Every record must be restated exactly as written.

[Entries taken from a collection]
▬▬▬▬▬▬

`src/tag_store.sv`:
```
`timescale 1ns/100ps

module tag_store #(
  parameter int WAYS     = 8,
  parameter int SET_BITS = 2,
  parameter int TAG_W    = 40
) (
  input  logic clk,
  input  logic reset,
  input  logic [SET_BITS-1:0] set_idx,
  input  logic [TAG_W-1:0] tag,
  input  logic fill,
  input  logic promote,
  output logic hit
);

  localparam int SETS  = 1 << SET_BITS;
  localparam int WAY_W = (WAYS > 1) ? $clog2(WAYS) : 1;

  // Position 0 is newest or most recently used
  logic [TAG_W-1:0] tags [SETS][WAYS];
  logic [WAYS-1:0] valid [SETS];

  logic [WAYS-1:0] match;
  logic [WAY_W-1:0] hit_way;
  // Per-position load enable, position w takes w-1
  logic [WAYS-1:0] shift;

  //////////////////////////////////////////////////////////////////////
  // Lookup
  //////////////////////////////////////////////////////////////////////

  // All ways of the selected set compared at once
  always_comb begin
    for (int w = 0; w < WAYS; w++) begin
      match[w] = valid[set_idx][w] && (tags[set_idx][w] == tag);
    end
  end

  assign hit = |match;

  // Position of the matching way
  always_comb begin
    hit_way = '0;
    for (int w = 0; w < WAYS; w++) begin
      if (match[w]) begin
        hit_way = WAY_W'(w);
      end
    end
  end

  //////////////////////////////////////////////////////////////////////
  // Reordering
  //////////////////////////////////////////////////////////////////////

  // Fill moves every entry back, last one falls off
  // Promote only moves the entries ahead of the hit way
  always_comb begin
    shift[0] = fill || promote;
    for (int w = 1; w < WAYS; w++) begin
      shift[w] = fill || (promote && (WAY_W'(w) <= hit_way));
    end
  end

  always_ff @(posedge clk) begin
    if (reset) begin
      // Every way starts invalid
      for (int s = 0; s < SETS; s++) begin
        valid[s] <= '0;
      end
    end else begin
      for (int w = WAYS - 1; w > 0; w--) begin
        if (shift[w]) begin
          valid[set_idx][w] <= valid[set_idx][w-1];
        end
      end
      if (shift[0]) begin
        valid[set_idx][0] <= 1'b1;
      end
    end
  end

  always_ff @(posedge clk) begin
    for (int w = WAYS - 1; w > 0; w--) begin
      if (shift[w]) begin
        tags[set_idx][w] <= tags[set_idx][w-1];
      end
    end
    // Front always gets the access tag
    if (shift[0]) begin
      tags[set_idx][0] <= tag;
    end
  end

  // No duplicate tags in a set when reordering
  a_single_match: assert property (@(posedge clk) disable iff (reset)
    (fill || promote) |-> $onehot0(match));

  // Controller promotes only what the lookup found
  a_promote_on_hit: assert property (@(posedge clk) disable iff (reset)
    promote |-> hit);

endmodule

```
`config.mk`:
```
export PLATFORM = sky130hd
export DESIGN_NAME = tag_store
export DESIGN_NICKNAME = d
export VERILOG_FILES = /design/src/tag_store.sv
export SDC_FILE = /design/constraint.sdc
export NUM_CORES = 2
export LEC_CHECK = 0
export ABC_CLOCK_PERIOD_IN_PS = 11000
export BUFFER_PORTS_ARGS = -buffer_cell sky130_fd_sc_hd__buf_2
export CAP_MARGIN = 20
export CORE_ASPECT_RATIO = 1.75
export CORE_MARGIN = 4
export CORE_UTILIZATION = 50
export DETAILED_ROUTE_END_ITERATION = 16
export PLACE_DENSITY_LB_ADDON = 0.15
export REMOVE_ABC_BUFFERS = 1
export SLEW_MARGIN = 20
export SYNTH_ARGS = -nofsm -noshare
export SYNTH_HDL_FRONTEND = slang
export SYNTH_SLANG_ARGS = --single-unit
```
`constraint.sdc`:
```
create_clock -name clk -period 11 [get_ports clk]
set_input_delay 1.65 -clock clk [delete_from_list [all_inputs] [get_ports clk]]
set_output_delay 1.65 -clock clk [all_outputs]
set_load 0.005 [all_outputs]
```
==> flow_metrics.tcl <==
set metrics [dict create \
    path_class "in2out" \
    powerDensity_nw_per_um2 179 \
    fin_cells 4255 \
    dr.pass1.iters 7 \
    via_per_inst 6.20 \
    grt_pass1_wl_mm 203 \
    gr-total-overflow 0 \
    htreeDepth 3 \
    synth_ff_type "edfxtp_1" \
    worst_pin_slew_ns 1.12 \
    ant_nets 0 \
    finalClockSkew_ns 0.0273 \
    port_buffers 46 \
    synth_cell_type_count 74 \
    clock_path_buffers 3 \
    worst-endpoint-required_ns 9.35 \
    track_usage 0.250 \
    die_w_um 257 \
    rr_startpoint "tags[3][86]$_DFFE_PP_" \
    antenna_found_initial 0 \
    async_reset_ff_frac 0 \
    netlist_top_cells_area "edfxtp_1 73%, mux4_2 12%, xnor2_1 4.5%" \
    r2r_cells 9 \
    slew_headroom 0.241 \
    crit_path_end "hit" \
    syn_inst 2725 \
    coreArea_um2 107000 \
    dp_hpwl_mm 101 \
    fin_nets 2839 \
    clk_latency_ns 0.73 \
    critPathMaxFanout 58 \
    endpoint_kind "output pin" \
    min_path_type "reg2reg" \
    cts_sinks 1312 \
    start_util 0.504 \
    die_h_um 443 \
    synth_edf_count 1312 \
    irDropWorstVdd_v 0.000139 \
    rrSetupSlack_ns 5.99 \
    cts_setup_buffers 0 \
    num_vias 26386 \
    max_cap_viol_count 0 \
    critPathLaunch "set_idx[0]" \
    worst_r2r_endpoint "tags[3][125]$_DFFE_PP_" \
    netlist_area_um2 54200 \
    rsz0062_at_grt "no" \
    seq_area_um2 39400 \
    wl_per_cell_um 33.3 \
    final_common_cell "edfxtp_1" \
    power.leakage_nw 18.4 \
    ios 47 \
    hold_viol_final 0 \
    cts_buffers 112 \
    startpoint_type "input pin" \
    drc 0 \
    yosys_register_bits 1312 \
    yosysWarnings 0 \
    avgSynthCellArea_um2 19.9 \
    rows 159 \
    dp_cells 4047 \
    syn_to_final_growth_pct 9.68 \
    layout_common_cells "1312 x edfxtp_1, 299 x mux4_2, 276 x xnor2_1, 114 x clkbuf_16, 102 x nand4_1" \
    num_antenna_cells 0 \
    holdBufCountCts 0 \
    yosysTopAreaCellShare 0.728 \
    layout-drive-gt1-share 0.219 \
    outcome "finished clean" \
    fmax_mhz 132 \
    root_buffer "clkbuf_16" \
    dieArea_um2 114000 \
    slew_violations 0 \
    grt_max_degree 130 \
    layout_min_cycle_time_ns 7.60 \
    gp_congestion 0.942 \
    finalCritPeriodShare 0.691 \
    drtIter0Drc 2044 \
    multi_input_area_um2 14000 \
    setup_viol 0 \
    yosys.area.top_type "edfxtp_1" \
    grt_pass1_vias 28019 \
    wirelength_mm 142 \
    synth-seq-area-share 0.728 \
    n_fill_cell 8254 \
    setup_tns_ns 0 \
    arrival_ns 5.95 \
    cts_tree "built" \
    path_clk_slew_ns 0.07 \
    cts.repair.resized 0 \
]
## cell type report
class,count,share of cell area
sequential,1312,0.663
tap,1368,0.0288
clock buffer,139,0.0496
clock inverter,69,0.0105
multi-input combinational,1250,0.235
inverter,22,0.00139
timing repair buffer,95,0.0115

▬▬▬▬▬▬

* OUTPUT FOR THIS TASK
`src/tag_store.sv`:
```
`timescale 1ns/100ps

module tag_store #(
  parameter int WAYS     = 8,
  parameter int SET_BITS = 2,
  parameter int TAG_W    = 40
) (
  input  logic clk,
  input  logic reset,
  input  logic [SET_BITS-1:0] set_idx,
  input  logic [TAG_W-1:0] tag,
  input  logic fill,
  input  logic promote,
  output logic hit
);

  localparam int SETS  = 1 << SET_BITS;
  localparam int WAY_W = (WAYS > 1) ? $clog2(WAYS) : 1;

  // Position 0 is newest or most recently used
  logic [TAG_W-1:0] tags [SETS][WAYS];
  logic [WAYS-1:0] valid [SETS];

  logic [WAYS-1:0] match;
  logic [WAY_W-1:0] hit_way;
  // Per-position load enable, position w takes w-1
  logic [WAYS-1:0] shift;

  //////////////////////////////////////////////////////////////////////
  // Lookup
  //////////////////////////////////////////////////////////////////////

  // All ways of the selected set compared at once
  always_comb begin
    for (int w = 0; w < WAYS; w++) begin
      match[w] = valid[set_idx][w] && (tags[set_idx][w] == tag);
    end
  end

  assign hit = |match;

  // Position of the matching way
  always_comb begin
    hit_way = '0;
    for (int w = 0; w < WAYS; w++) begin
      if (match[w]) begin
        hit_way = WAY_W'(w);
      end
    end
  end

  //////////////////////////////////////////////////////////////////////
  // Reordering
  //////////////////////////////////////////////////////////////////////

  // Fill moves every entry back, last one falls off
  // Promote only moves the entries ahead of the hit way
  always_comb begin
    shift[0] = fill || promote;
    for (int w = 1; w < WAYS; w++) begin
      shift[w] = fill || (promote && (WAY_W'(w) <= hit_way));
    end
  end

  always_ff @(posedge clk) begin
    if (reset) begin
      // Every way starts invalid
      for (int s = 0; s < SETS; s++) begin
        valid[s] <= '0;
      end
    end else begin
      for (int w = WAYS - 1; w > 0; w--) begin
        if (shift[w]) begin
          valid[set_idx][w] <= valid[set_idx][w-1];
        end
      end
      if (shift[0]) begin
        valid[set_idx][0] <= 1'b1;
      end
    end
  end

  always_ff @(posedge clk) begin
    for (int w = WAYS - 1; w > 0; w--) begin
      if (shift[w]) begin
        tags[set_idx][w] <= tags[set_idx][w-1];
      end
    end
    // Front always gets the access tag
    if (shift[0]) begin
      tags[set_idx][0] <= tag;
    end
  end

  // No duplicate tags in a set when reordering
  a_single_match: assert property (@(posedge clk) disable iff (reset)
    (fill || promote) |-> $onehot0(match));

  // Controller promotes only what the lookup found
  a_promote_on_hit: assert property (@(posedge clk) disable iff (reset)
    promote |-> hit);

endmodule

```
`config.mk`:
```
export PLATFORM = sky130hd
export DESIGN_NAME = tag_store
export DESIGN_NICKNAME = d
export VERILOG_FILES = /design/src/tag_store.sv
export SDC_FILE = /design/constraint.sdc
export NUM_CORES = 2
export LEC_CHECK = 0
export ABC_CLOCK_PERIOD_IN_PS = 11000
export BUFFER_PORTS_ARGS = -buffer_cell sky130_fd_sc_hd__buf_2
export CAP_MARGIN = 20
export CORE_ASPECT_RATIO = 1.75
export CORE_MARGIN = 4
export CORE_UTILIZATION = 50
export DETAILED_ROUTE_END_ITERATION = 16
export PLACE_DENSITY_LB_ADDON = 0.15
export REMOVE_ABC_BUFFERS = 1
export SLEW_MARGIN = 20
export SYNTH_ARGS = -nofsm -noshare
export SYNTH_HDL_FRONTEND = slang
export SYNTH_SLANG_ARGS = --single-unit
```
`constraint.sdc`:
```
create_clock -name clk -period 11 [get_ports clk]
set_input_delay 1.65 -clock clk [delete_from_list [all_inputs] [get_ports clk]]
set_output_delay 1.65 -clock clk [all_outputs]
set_load 0.005 [all_outputs]
```
==> flow_metrics.tcl <==
set metrics [dict create \
    path_class "in2out" \
    powerDensity_nw_per_um2 179 \
    fin_cells 4255 \
    dr.pass1.iters 7 \
    via_per_inst 6.20 \
    grt_pass1_wl_mm 203 \
    gr-total-overflow 0 \
    htreeDepth 3 \
    synth_ff_type "edfxtp_1" \
    worst_pin_slew_ns 1.12 \
    ant_nets 0 \
    finalClockSkew_ns 0.0273 \
    port_buffers 46 \
    synth_cell_type_count 74 \
    clock_path_buffers 3 \
    worst-endpoint-required_ns 9.35 \
    track_usage 0.250 \
    die_w_um 257 \
    rr_startpoint "tags[3][86]$_DFFE_PP_" \
    antenna_found_initial 0 \
    async_reset_ff_frac 0 \
    netlist_top_cells_area "edfxtp_1 73%, mux4_2 12%, xnor2_1 4.5%" \
    r2r_cells 9 \
    slew_headroom 0.241 \
    crit_path_end "hit" \
    syn_inst 2725 \
    coreArea_um2 107000 \
    dp_hpwl_mm 101 \
    fin_nets 2839 \
    clk_latency_ns 0.73 \
    critPathMaxFanout 58 \
    endpoint_kind "output pin" \
    min_path_type "reg2reg" \
    cts_sinks 1312 \
    start_util 0.504 \
    die_h_um 443 \
    synth_edf_count 1312 \
    irDropWorstVdd_v 0.000139 \
    rrSetupSlack_ns 5.99 \
    cts_setup_buffers 0 \
    num_vias 26386 \
    max_cap_viol_count 0 \
    critPathLaunch "set_idx[0]" \
    worst_r2r_endpoint "tags[3][125]$_DFFE_PP_" \
    netlist_area_um2 54200 \
    rsz0062_at_grt "no" \
    seq_area_um2 39400 \
    wl_per_cell_um 33.3 \
    final_common_cell "edfxtp_1" \
    power.leakage_nw 18.4 \
    ios 47 \
    hold_viol_final 0 \
    cts_buffers 112 \
    startpoint_type "input pin" \
    drc 0 \
    yosys_register_bits 1312 \
    yosysWarnings 0 \
    avgSynthCellArea_um2 19.9 \
    rows 159 \
    dp_cells 4047 \
    syn_to_final_growth_pct 9.68 \
    layout_common_cells "1312 x edfxtp_1, 299 x mux4_2, 276 x xnor2_1, 114 x clkbuf_16, 102 x nand4_1" \
    num_antenna_cells 0 \
    holdBufCountCts 0 \
    yosysTopAreaCellShare 0.728 \
    layout-drive-gt1-share 0.219 \
    outcome "finished clean" \
    fmax_mhz 132 \
    root_buffer "clkbuf_16" \
    dieArea_um2 114000 \
    slew_violations 0 \
    grt_max_degree 130 \
    layout_min_cycle_time_ns 7.60 \
    gp_congestion 0.942 \
    finalCritPeriodShare 0.691 \
    drtIter0Drc 2044 \
    multi_input_area_um2 14000 \
    setup_viol 0 \
    yosys.area.top_type "edfxtp_1" \
    grt_pass1_vias 28019 \
    wirelength_mm 142 \
    synth-seq-area-share 0.728 \
    n_fill_cell 8254 \
    setup_tns_ns 0 \
    arrival_ns 5.95 \
    cts_tree "built" \
    path_clk_slew_ns 0.07 \
    cts.repair.resized 0 \
]
## cell type report
class,count,share of cell area
sequential,1312,0.663
tap,1368,0.0288
clock buffer,139,0.0496
clock inverter,69,0.0105
multi-input combinational,1250,0.235
inverter,22,0.00139
timing repair buffer,95,0.0115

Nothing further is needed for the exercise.